§ **EXERCISE REQUIREMENTS**
Beginning with the first line, please return the entries exactly through the line that contains "cp_max_fo = 6", and leave out all later lines.

[Stored data]
--------
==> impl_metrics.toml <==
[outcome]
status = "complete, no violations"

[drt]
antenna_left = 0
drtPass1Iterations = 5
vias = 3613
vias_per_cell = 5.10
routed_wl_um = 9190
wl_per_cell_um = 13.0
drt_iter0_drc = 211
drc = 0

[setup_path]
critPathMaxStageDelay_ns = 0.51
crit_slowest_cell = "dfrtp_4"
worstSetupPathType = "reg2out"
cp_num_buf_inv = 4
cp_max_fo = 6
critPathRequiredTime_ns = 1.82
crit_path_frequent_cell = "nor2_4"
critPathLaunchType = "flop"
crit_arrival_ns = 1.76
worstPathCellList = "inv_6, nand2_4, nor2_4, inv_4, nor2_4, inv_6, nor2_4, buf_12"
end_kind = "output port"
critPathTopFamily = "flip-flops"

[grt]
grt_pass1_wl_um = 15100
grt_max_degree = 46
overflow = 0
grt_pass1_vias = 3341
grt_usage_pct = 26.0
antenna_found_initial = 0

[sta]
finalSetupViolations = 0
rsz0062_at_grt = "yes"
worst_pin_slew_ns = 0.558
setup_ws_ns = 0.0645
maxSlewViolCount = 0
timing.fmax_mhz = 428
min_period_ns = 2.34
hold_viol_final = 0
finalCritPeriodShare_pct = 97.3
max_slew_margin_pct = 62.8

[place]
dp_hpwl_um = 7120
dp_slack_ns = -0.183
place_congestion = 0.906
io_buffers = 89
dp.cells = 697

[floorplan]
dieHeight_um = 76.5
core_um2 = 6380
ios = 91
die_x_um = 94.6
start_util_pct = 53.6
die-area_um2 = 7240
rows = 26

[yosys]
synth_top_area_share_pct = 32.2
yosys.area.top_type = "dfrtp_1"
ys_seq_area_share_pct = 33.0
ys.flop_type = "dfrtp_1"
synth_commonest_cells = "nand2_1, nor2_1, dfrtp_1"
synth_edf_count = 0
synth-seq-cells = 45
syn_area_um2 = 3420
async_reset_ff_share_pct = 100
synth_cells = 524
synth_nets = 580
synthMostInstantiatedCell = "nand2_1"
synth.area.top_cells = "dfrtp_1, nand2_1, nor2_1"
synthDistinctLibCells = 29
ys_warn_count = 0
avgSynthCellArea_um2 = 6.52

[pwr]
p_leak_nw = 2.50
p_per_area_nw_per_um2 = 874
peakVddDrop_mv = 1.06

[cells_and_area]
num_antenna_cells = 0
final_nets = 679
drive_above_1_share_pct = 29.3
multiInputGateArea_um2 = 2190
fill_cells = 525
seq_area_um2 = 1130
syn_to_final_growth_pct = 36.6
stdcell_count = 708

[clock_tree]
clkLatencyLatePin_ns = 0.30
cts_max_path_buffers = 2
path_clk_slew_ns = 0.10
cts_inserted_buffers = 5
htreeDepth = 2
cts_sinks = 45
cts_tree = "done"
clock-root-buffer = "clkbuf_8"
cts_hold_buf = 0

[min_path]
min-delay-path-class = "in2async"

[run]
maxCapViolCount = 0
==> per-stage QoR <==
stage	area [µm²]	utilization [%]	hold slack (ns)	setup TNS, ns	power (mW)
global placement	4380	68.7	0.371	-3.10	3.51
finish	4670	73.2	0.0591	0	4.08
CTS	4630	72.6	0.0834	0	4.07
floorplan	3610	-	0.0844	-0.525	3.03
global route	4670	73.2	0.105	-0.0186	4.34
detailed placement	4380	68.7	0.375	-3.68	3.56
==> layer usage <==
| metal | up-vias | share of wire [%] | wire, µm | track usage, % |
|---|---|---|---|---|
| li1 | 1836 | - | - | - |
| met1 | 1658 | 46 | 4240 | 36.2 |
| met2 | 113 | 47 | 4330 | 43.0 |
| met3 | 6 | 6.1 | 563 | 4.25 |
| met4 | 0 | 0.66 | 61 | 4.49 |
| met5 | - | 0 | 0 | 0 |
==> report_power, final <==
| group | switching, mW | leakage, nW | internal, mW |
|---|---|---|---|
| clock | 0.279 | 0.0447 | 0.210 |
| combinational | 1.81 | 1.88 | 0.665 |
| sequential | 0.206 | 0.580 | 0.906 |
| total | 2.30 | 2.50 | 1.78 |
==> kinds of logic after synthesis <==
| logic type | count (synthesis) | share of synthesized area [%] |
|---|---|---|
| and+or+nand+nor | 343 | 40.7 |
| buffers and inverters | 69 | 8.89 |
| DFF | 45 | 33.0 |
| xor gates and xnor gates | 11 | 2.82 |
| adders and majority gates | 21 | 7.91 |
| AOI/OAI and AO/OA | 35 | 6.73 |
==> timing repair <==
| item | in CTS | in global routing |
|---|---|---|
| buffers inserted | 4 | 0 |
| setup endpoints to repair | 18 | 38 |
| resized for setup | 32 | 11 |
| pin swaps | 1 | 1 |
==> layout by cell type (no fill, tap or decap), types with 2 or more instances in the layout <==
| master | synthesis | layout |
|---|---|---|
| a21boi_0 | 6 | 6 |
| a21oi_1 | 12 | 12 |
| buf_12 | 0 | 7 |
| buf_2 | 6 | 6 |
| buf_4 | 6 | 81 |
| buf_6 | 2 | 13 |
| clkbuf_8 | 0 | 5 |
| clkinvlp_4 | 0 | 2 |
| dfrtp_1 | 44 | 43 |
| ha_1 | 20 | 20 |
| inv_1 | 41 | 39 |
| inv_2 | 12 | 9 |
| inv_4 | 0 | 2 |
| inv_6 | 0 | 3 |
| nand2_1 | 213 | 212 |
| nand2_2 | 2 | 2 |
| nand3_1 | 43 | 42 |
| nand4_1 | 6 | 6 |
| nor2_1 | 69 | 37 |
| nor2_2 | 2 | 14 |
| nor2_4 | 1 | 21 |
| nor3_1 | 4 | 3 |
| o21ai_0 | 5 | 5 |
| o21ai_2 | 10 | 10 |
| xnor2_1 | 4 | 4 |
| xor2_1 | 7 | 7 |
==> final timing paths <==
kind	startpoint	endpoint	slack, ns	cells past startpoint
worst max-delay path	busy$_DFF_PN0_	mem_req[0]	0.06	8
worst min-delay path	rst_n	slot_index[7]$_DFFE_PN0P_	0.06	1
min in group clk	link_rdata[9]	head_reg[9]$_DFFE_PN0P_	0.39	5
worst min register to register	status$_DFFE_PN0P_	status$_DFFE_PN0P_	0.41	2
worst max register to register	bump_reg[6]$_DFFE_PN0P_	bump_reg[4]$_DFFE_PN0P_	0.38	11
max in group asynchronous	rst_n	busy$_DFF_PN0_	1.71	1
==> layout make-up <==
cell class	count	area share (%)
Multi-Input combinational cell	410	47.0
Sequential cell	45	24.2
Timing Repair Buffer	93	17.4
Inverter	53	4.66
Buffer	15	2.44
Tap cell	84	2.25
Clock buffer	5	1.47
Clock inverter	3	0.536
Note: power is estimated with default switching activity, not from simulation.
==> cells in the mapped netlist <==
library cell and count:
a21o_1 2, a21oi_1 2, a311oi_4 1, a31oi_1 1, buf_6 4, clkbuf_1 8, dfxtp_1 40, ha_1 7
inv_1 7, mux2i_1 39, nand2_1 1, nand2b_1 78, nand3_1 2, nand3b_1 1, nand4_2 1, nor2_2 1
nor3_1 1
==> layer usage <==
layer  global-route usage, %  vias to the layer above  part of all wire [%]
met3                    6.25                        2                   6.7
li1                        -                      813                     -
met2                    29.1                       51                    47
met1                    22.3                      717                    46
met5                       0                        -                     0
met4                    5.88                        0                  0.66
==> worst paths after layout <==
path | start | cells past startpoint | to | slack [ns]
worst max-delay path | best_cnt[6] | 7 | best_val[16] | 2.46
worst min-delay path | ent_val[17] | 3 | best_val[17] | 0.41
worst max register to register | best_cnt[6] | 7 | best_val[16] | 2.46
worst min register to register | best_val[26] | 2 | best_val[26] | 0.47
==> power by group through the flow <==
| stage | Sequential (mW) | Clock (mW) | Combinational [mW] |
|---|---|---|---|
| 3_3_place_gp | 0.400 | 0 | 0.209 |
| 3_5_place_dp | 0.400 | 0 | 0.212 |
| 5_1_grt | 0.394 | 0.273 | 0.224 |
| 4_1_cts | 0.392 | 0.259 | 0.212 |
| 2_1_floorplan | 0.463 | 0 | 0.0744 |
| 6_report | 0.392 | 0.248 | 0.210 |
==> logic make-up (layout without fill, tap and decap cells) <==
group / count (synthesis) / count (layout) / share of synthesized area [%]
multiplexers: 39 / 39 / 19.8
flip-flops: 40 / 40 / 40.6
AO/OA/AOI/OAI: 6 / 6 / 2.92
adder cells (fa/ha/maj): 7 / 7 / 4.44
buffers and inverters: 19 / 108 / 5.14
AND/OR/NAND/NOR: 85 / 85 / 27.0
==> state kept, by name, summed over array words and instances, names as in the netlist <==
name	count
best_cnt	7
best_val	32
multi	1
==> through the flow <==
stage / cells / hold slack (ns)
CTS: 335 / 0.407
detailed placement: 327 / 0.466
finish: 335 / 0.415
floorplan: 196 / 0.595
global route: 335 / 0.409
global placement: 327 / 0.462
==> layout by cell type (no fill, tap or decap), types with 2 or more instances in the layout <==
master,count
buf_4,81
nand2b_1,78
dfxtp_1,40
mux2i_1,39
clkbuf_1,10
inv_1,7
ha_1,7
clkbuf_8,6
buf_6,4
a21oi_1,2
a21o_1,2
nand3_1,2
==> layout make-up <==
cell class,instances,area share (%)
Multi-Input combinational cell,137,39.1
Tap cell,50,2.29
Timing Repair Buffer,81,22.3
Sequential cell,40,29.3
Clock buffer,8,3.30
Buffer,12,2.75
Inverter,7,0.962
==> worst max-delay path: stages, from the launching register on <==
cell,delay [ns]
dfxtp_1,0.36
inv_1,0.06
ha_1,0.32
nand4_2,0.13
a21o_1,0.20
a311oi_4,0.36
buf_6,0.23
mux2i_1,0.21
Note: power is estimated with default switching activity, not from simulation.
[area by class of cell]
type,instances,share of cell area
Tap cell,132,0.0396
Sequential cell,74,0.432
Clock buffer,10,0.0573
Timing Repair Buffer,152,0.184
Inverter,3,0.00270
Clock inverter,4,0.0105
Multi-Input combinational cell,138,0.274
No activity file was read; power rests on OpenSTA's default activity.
**src/sv/lasg_pkg.sv**
```systemverilog
// Shared types and constants of the load adaptive speed governor.
`timescale 1ns / 1ps

package lasg_pkg;

	// Shared divider: widest dividend is the 28-bit load product, divisor is at most 16 bits.
	localparam int DIV_W     = 28;
	localparam int DIVISOR_W = 16;
	localparam int DIV_CNT_W = $clog2(DIV_W);

	localparam int CFG_IDX_W  = 3;
	localparam int CFG_DATA_W = 16;

	// Result action codes.
	localparam logic [1:0] ACT_NONE    = 2'd0;
	localparam logic [1:0] ACT_RESTORE = 2'd1;
	localparam logic [1:0] ACT_MONITOR = 2'd2;
	localparam logic [1:0] ACT_LIVE    = 2'd3;

	typedef enum logic [CFG_IDX_W-1:0] {
		REG_LIVE_ENABLE      = 3'd0,
		REG_CURRENT_NOMINAL  = 3'd1,
		REG_CURRENT_MAX_LOAD = 3'd2,
		REG_SPEED_MIN        = 3'd3,
		REG_SPEED_MAX        = 3'd4,
		REG_RECOVERY_STEP    = 3'd5,
		REG_WINDOW_LENGTH    = 3'd6,
		REG_SLOW_SPEED_CAP   = 3'd7
	} cfg_reg_t;

	typedef enum logic [3:0] {
		ST_IDLE,
		ST_WALK,
		ST_AVG_GO,
		ST_AVG_WAIT,
		ST_MAP,
		ST_MUL,
		ST_OFS_GO,
		ST_OFS_WAIT,
		ST_RAMP,
		ST_OUT
	} gov_state_t;

	typedef struct packed {
		logic        mowing_active;
		logic [15:0] blade_ma;
	} in_word_t;

	typedef struct packed {
		logic [1:0]  action;
		logic [11:0] fast_speed;
		logic [11:0] slow_speed;
		logic [15:0] average_current;
		logic [11:0] tgt_speed;
	} out_word_t;

	typedef struct packed {
		logic                 start;
		logic [DIV_W-1:0]     dividend;
		logic [DIVISOR_W-1:0] divisor;
	} div_req_t;

	typedef struct packed {
		logic             busy;
		logic             done;
		logic [DIV_W-1:0] quotient;
	} div_rsp_t;

endpackage

```
**src/sv/lasg_div.sv**
```systemverilog
// Radix-2 restoring divider shared by the averaging and load mapping steps.
`timescale 1ns / 1ps

module lasg_div import lasg_pkg::*; (
	input  logic     clk,
	input  logic     arst_n,
	input  div_req_t req,
	output div_rsp_t rsp
);

	logic                 busy_q;
	logic                 done_q;
	logic [DIV_CNT_W-1:0] cnt_q;
	logic [DIVISOR_W-1:0] acc_q;
	logic [DIVISOR_W-1:0] dvs_q;
	logic [DIV_W-1:0]     quo_q;

	logic [DIVISOR_W:0]   trial;
	logic [DIVISOR_W:0]   trial_sub;
	logic                 fits;

	// One quotient bit per cycle, most significant first.
	always_comb begin
		trial     = {acc_q, quo_q[DIV_W-1]};
		trial_sub = trial - {1'b0, dvs_q};
		fits      = (trial >= {1'b0, dvs_q});
	end

	always_ff @(posedge clk or negedge arst_n) begin
		if (!arst_n) begin
			busy_q <= 1'b0;
			done_q <= 1'b0;
			cnt_q  <= '0;
		end else begin
			done_q <= 1'b0;
			if (req.start && !busy_q) begin
				busy_q <= 1'b1;
				cnt_q  <= '0;
			end else if (busy_q) begin
				cnt_q <= cnt_q + 1'b1;
				if (cnt_q == DIV_CNT_W'(DIV_W - 1)) begin
					busy_q <= 1'b0;
					done_q <= 1'b1;
				end
			end
		end
	end

	always_ff @(posedge clk) begin
		if (req.start && !busy_q) begin
			acc_q <= '0;
			dvs_q <= req.divisor;
			quo_q <= req.dividend;
		end else if (busy_q) begin
			acc_q <= fits ? trial_sub[DIVISOR_W-1:0] : trial[DIVISOR_W-1:0];
			quo_q <= {quo_q[DIV_W-2:0], fits};
		end
	end

	assign rsp.busy     = busy_q;
	assign rsp.done     = done_q;
	assign rsp.quotient = quo_q;

endmodule

```
**src/sv/load_adaptive_speed_governor_top.sv**
```systemverilog
// Top level of the load adaptive speed governor: sample window, sequencer and output register.
`timescale 1ns / 1ps

// The governor takes one word per sensor tick, carrying the mowing flag and a blade
// current sample in mA, and returns exactly one result word per tick. While mowing,
// the sample is written into a circular history of WINDOW_DEPTH entries, the most
// recent window_length samples are summed by walking that history one entry per
// cycle, and the sum is divided by the sample count in a shared one-bit-per-cycle
// divider. The average is mapped between the nominal and the full-load current onto a
// target speed from the no-load speed toward the full-load speed (a second pass
// through the same divider scales the load offset), and the applied speed drops to a
// lower target at once or rises by at most recovery_step. The work for a mowing word
// is the memory walk over fill, the number of samples averaged, and one divide (start,
// 28 quotient bits and done), plus a second divide unless the load span is degenerate
// or the average is at or below nominal. A word with the mowing flag low goes straight
// to the output register. The block is not ready for a new word until the current
// one is finished, but it accepts the next word while a finished result still waits
// in the output register. When mowing ends the history is dropped, the applied speed
// is reloaded with the no-load speed, and a restore action is reported if live mode
// is on. Configuration writes are accepted at any time but must only be made while
// the block is idle.
module load_adaptive_speed_governor_top import lasg_pkg::*; #(
	parameter int WINDOW_DEPTH = 64
) (
	input  logic                  clk,
	input  logic                  arst_n,
	input  logic                  in_valid,
	output logic                  in_ready,
	input  in_word_t              in_data,
	output logic                  out_valid,
	input  logic                  out_ready,
	output out_word_t             out_data,
	input  logic                  cfg_valid,
	output logic                  cfg_ready,
	input  logic [CFG_IDX_W-1:0]  cfg_index,
	input  logic [CFG_DATA_W-1:0] cfg_data
);

	localparam int PW   = (WINDOW_DEPTH > 1) ? $clog2(WINDOW_DEPTH) : 1;
	localparam int CW   = $clog2(WINDOW_DEPTH + 1);
	localparam int SUMW = 16 + CW;

	// Configuration registers.
	logic        live_enable_q;
	logic [15:0] nom_ma_q;
	logic [15:0] full_ma_q;
	logic [11:0] spd_floor_q;
	logic [11:0] spd_ceil_q;
	logic [11:0] recovery_step_q;
	logic [6:0]  window_length_q;
	logic [11:0] slow_speed_cap_q;

	// Control state.
	gov_state_t  state_q, state_d;
	logic [PW-1:0] wp_q;
	logic [CW-1:0] fill_q;
	logic [11:0]   actual_q;
	logic          mowed_q;
	logic [PW-1:0] idx_q;
	logic [CW-1:0] cnt_q;
	logic          rd_vld_q;
	logic          out_valid_q;

	// Datapath registers.
	logic [SUMW-1:0] sum_q;
	logic [15:0]     avg_q;
	logic [11:0]     target_q;
	logic [15:0]     delta_q;
	logic [15:0]     span_q;
	logic [11:0]     diff_q;
	logic            inverted_q;
	logic [27:0]     prod_q;
	logic [1:0]      action_q;
	out_word_t       out_q;

	// Sample history.
	logic [15:0] mem [WINDOW_DEPTH];
	logic [15:0] rd_data_q;

	// Combinational helpers.
	logic          accept;
	logic          rd_issue;
	logic          out_ld;
	logic [CW-1:0] win_eff;
	logic [CW:0]   fill_inc;
	logic [CW-1:0] fill_new;
	logic [PW-1:0] wp_next;
	logic          degenerate;
	logic [15:0]   span_c;
	logic [15:0]   delta_raw;
	logic [11:0]   offset;
	logic [11:0]   rise;
	div_req_t      div_req;
	div_rsp_t      div_rsp;

	assign cfg_ready = 1'b1;
	assign accept    = in_valid && in_ready;
	assign out_valid = out_valid_q;
	assign out_data  = out_q;
	assign out_ld    = (state_q == ST_OUT) && (!out_valid_q || out_ready);

	// A window of zero counts as one sample, a window beyond the history counts as all of it.
	always_comb begin
		if (window_length_q == 7'd0) begin
			win_eff = CW'(1);
		end else if (int'(window_length_q) > WINDOW_DEPTH) begin
			win_eff = CW'(WINDOW_DEPTH);
		end else begin
			win_eff = CW'(window_length_q);
		end
		fill_inc = {1'b0, fill_q} + 1'b1;
		fill_new = (fill_inc > {1'b0, win_eff}) ? win_eff : fill_inc[CW-1:0];
		wp_next  = (wp_q == PW'(WINDOW_DEPTH - 1)) ? '0 : wp_q + 1'b1;
	end

	// Load mapping terms from the registered average.
	always_comb begin
		degenerate = (full_ma_q <= nom_ma_q) || (avg_q <= nom_ma_q);
		span_c     = full_ma_q - nom_ma_q;
		delta_raw  = avg_q - nom_ma_q;
		offset     = div_rsp.quotient[11:0];
		rise       = ((target_q - actual_q) > recovery_step_q) ?
			recovery_step_q : (target_q - actual_q);
	end

	// Next state.
	always_comb begin
		state_d = state_q;
		unique case (state_q)
			ST_IDLE: begin
				if (in_valid) begin
					state_d = in_data.mowing_active ? ST_WALK : ST_OUT;
				end
			end
			ST_WALK: begin
				if (!rd_issue && !rd_vld_q) begin
					state_d = ST_AVG_GO;
				end
			end
			ST_AVG_GO:   state_d = ST_AVG_WAIT;
			ST_AVG_WAIT: begin
				if (div_rsp.done) begin
					state_d = ST_MAP;
				end
			end
			ST_MAP:      state_d = degenerate ? ST_RAMP : ST_MUL;
			ST_MUL:      state_d = ST_OFS_GO;
			ST_OFS_GO:   state_d = ST_OFS_WAIT;
			ST_OFS_WAIT: begin
				if (div_rsp.done) begin
					state_d = ST_RAMP;
				end
			end
			ST_RAMP:     state_d = ST_OUT;
			ST_OUT: begin
				if (out_ld) begin
					state_d = ST_IDLE;
				end
			end
			default:     state_d = ST_IDLE;
		endcase
	end

	// Sequencer outputs.
	always_comb begin
		in_ready         = 1'b0;
		rd_issue         = 1'b0;
		div_req.start    = 1'b0;
		div_req.dividend = {{(DIV_W - SUMW){1'b0}}, sum_q};
		div_req.divisor  = {{(DIVISOR_W - CW){1'b0}}, fill_q};
		unique case (state_q)
			ST_IDLE:   in_ready = 1'b1;
			ST_WALK:   rd_issue = (cnt_q < fill_q);
			ST_AVG_GO: div_req.start = 1'b1;
			ST_OFS_GO: begin
				div_req.start    = 1'b1;
				div_req.dividend = prod_q;
				div_req.divisor  = span_q;
			end
			ST_OFS_WAIT: begin
				div_req.dividend = prod_q;
				div_req.divisor  = span_q;
			end
			default: begin
			end
		endcase
	end

	// Configuration writes.
	always_ff @(posedge clk or negedge arst_n) begin
		if (!arst_n) begin
			live_enable_q    <= 1'b0;
			nom_ma_q         <= 16'd1000;
			full_ma_q        <= 16'd3000;
			spd_floor_q      <= 12'd150;
			spd_ceil_q       <= 12'd400;
			recovery_step_q  <= 12'd25;
			window_length_q  <= 7'd8;
			slow_speed_cap_q <= 12'd200;
		end else if (cfg_valid && cfg_ready) begin
			unique case (cfg_reg_t'(cfg_index))
				REG_LIVE_ENABLE:      live_enable_q    <= cfg_data[0];
				REG_CURRENT_NOMINAL:  nom_ma_q         <= cfg_data;
				REG_CURRENT_MAX_LOAD: full_ma_q        <= cfg_data;
				REG_SPEED_MIN:        spd_floor_q      <= cfg_data[11:0];
				REG_SPEED_MAX:        spd_ceil_q       <= cfg_data[11:0];
				REG_RECOVERY_STEP:    recovery_step_q  <= cfg_data[11:0];
				REG_WINDOW_LENGTH:    window_length_q  <= cfg_data[6:0];
				REG_SLOW_SPEED_CAP:   slow_speed_cap_q <= cfg_data[11:0];
				default: begin
				end
			endcase
		end
	end

	// Control registers.
	always_ff @(posedge clk or negedge arst_n) begin
		if (!arst_n) begin
			state_q     <= ST_IDLE;
			wp_q        <= '0;
			fill_q      <= '0;
			actual_q    <= 12'd400;
			mowed_q     <= 1'b0;
			idx_q       <= '0;
			cnt_q       <= '0;
			rd_vld_q    <= 1'b0;
			out_valid_q <= 1'b0;
		end else begin
			state_q  <= state_d;
			rd_vld_q <= rd_issue;
			if (out_ld) begin
				out_valid_q <= 1'b1;
			end else if (out_ready) begin
				out_valid_q <= 1'b0;
			end
			if (accept) begin
				if (in_data.mowing_active) begin
					// The walk starts at the slot just written and runs backward.
					mowed_q <= 1'b1;
					wp_q    <= wp_next;
					fill_q  <= fill_new;
					idx_q   <= wp_q;
					cnt_q   <= '0;
				end else if (mowed_q) begin
					mowed_q  <= 1'b0;
					wp_q     <= '0;
					fill_q   <= '0;
					actual_q <= spd_ceil_q;
				end
			end
			if (rd_issue) begin
				idx_q <= (idx_q == '0) ? PW'(WINDOW_DEPTH - 1) : idx_q - 1'b1;
				cnt_q <= cnt_q + 1'b1;
			end
			if (state_q == ST_RAMP) begin
				actual_q <= (target_q < actual_q) ? target_q : actual_q + rise;
			end
		end
	end

	// Sample history, one write at a mowing accept and one registered read per cycle.
	always_ff @(posedge clk) begin
		if (accept && in_data.mowing_active) begin
			mem[wp_q] <= in_data.blade_ma;
		end
		if (rd_issue) begin
			rd_data_q <= mem[idx_q];
		end
	end

	// Datapath registers.
	always_ff @(posedge clk) begin
		if (accept) begin
			sum_q    <= '0;
			avg_q    <= '0;
			target_q <= '0;
			if (in_data.mowing_active) begin
				action_q <= live_enable_q ? ACT_LIVE : ACT_MONITOR;
			end else if (mowed_q && live_enable_q) begin
				action_q <= ACT_RESTORE;
			end else begin
				action_q <= ACT_NONE;
			end
		end
		if (rd_vld_q) begin
			sum_q <= sum_q + {{(SUMW - 16){1'b0}}, rd_data_q};
		end
		if ((state_q == ST_AVG_WAIT) && div_rsp.done) begin
			avg_q <= div_rsp.quotient[15:0];
		end
		if (state_q == ST_MAP) begin
			target_q   <= spd_ceil_q;
			span_q     <= span_c;
			delta_q    <= (delta_raw > span_c) ? span_c : delta_raw;
			inverted_q <= (spd_floor_q > spd_ceil_q);
			diff_q     <= (spd_ceil_q >= spd_floor_q) ?
				(spd_ceil_q - spd_floor_q) : (spd_floor_q - spd_ceil_q);
		end
		if (state_q == ST_MUL) begin
			prod_q <= {12'd0, delta_q} * {16'd0, diff_q};
		end
		if ((state_q == ST_OFS_WAIT) && div_rsp.done) begin
			target_q <= inverted_q ? spd_ceil_q + offset : spd_ceil_q - offset;
		end
		if (out_ld) begin
			out_q.action          <= action_q;
			out_q.fast_speed      <= actual_q;
			out_q.slow_speed      <= (actual_q < slow_speed_cap_q) ? actual_q : slow_speed_cap_q;
			out_q.average_current <= avg_q;
			out_q.tgt_speed       <= target_q;
		end
	end

	lasg_div u_div (
		.clk    (clk),
		.arst_n (arst_n),
		.req    (div_req),
		.rsp    (div_rsp)
	);

	// An accepted word keeps the block busy on the next cycle.
	a_busy_after_accept: assert property (@(posedge clk) disable iff (!arst_n)
		accept |=> !in_ready)
		else $error("governor ready right after accepting a word");

	// The slow speed never exceeds the fast speed in a result.
	a_slow_le_fast: assert property (@(posedge clk) disable iff (!arst_n)
		out_valid |-> (out_data.slow_speed <= out_data.fast_speed))
		else $error("slow speed above fast speed");

	// Results of non-mowing words carry no average and no target.
	a_idle_zero: assert property (@(posedge clk) disable iff (!arst_n)
		(out_valid && ((out_data.action == ACT_NONE) || (out_data.action == ACT_RESTORE)))
		|-> ((out_data.average_current == 16'd0) && (out_data.tgt_speed == 12'd0)))
		else $error("non-mowing result carries load data");

	// The divider is started only when it is free, and never by an empty window.
	a_div_start: assert property (@(posedge clk) disable iff (!arst_n)
		div_req.start |-> (!div_rsp.busy && (div_req.divisor != '0)))
		else $error("divider started while busy or with zero divisor");

	// The window walk only runs with at least one valid sample.
	a_walk_fill: assert property (@(posedge clk) disable iff (!arst_n)
		(state_q == ST_WALK) |-> ((fill_q != '0) && (int'(fill_q) <= WINDOW_DEPTH)))
		else $error("window walk with invalid fill count");

endmodule

```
--------
§ **SOLUTION BELOW**
==> impl_metrics.toml <==
[outcome]
status = "complete, no violations"

[drt]
antenna_left = 0
drtPass1Iterations = 5
vias = 3613
vias_per_cell = 5.10
routed_wl_um = 9190
wl_per_cell_um = 13.0
drt_iter0_drc = 211
drc = 0

[setup_path]
critPathMaxStageDelay_ns = 0.51
crit_slowest_cell = "dfrtp_4"
worstSetupPathType = "reg2out"
cp_num_buf_inv = 4
cp_max_fo = 6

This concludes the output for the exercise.